The Drug is Everywhere
Another reason so many college students take Adderall is that it’s easy to get. Many students have an Adderall prescription. That’s because it’s one of the primary medications used to treat ADHD. This fact combines with the reality of a 42% increase in ADHD diagnosis between 2003 and 2011. As a result, more people get the drug than ever before. That means it’s more widely available. In fact, the problem is so bad that some peoplefake ADHDto get a prescription. This only increases the amount of the drug that’s available on campuses across the country. There are other drugs available to treat ADHD. However, most of these drugs are different types of stimulants. That includes Ritalin, Concerta, and Mydayis. That means people can develop an amphetamine addiction even if they aren’t taking Adderall.

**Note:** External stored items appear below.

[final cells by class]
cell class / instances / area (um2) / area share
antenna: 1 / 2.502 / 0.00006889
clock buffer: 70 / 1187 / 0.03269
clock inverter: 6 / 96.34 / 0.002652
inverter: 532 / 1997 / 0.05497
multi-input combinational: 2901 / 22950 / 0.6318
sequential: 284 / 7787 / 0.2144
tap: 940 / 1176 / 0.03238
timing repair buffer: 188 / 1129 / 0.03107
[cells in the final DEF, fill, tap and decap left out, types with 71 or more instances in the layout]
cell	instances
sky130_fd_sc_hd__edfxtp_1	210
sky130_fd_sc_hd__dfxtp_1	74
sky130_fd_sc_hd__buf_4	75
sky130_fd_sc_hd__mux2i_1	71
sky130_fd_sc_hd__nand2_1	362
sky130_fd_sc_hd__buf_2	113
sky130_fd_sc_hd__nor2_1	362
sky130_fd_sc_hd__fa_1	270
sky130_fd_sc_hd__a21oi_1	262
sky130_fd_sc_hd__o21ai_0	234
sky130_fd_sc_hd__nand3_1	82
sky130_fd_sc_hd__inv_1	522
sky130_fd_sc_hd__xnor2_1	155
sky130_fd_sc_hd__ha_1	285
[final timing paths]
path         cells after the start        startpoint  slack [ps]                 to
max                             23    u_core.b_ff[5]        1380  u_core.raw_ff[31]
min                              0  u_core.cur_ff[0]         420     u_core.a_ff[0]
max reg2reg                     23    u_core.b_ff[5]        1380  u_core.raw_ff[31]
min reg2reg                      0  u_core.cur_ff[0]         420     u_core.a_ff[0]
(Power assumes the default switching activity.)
## config.mk

```make
export PLATFORM = sky130hd
export DESIGN_NAME = psd_header_parser_flat
export DESIGN_NICKNAME = d
export VERILOG_FILES = /design/src/rtl/psdhp_pkg.sv /design/src/rtl/psdhp_in_if.sv /design/src/rtl/psdhp_out_if.sv /design/src/rtl/psdhp_parse.sv /design/src/rtl/psdhp_outbuf.sv /design/src/rtl/psd_header_parser.sv /design/src/flat_wrapper.sv
export SDC_FILE = /design/constraint.sdc
export NUM_CORES = 1
export LEC_CHECK = 0
export BUFFER_PORTS_ARGS = -buffer_cell sky130_fd_sc_hd__buf_2
export CORE_ASPECT_RATIO = 2
export CORE_UTILIZATION = 40
export CTS_CLUSTER_DIAMETER = 50
export DETAILED_ROUTE_END_ITERATION = 16
export SLEW_MARGIN = 20
export SYNTH_ARGS = -nofsm -noshare
export SYNTH_HDL_FRONTEND = slang
export SYNTH_SLANG_ARGS = --single-unit
```

## constraint.sdc

```tcl
create_clock -name clk -period 5.2 [get_ports clk]
set_input_delay 0.78 -clock clk [delete_from_list [all_inputs] [get_ports clk]]
set_output_delay 0.78 -clock clk [all_outputs]
set_load 0.02 [all_outputs]
```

Understanding Adderall Addiction
Adderall is a prescription drug. That gives people the false impression that it’s safe. However, you can certainly get addicted to Adderall. Amphetamines are actually one of the more addictive drugs available today. That’s because Adderall is an amphetamine. It belongs to the same family of drugs as meth. They are both different types of amphetamines. That’s why many people just refer to them generically as “speed”. Amphetamines are stimulants. They work for people with ADHD by making their brain produce dopamine at a faster rate. This faster rate creates a regular rhythm. It’s thought that this is how stimulants help people with ADHD focus. They provide the brain a steady rhythm. That prevents neurons from firing out of sync. While dopamine production is what makes the drug work for people with ADHD, it’s also what makes the drug addictive. Dopamine is the chemical your brain releases to reward you. Usually it releases dopamine in response to specific things. This reward system evolved over millions of years. The brain rewards itself for doing things that aid survival and passing on your DNA. But Adderall changes this calculation. Dopamine production comes from a pill instead of from actions. That means your brain’s reward centers are being directly activated. That makes it harder for the brain to produce dopamine without the drug. This leads to physical and psychological dependency. That means that your brain craves the drug chemically. It wants the surge of dopamine that Adderall provides. It also means that you begin to think that you can’t function without amphetamines. That’s because you don’t get the same feeling of satisfaction while working as you do while on the drug.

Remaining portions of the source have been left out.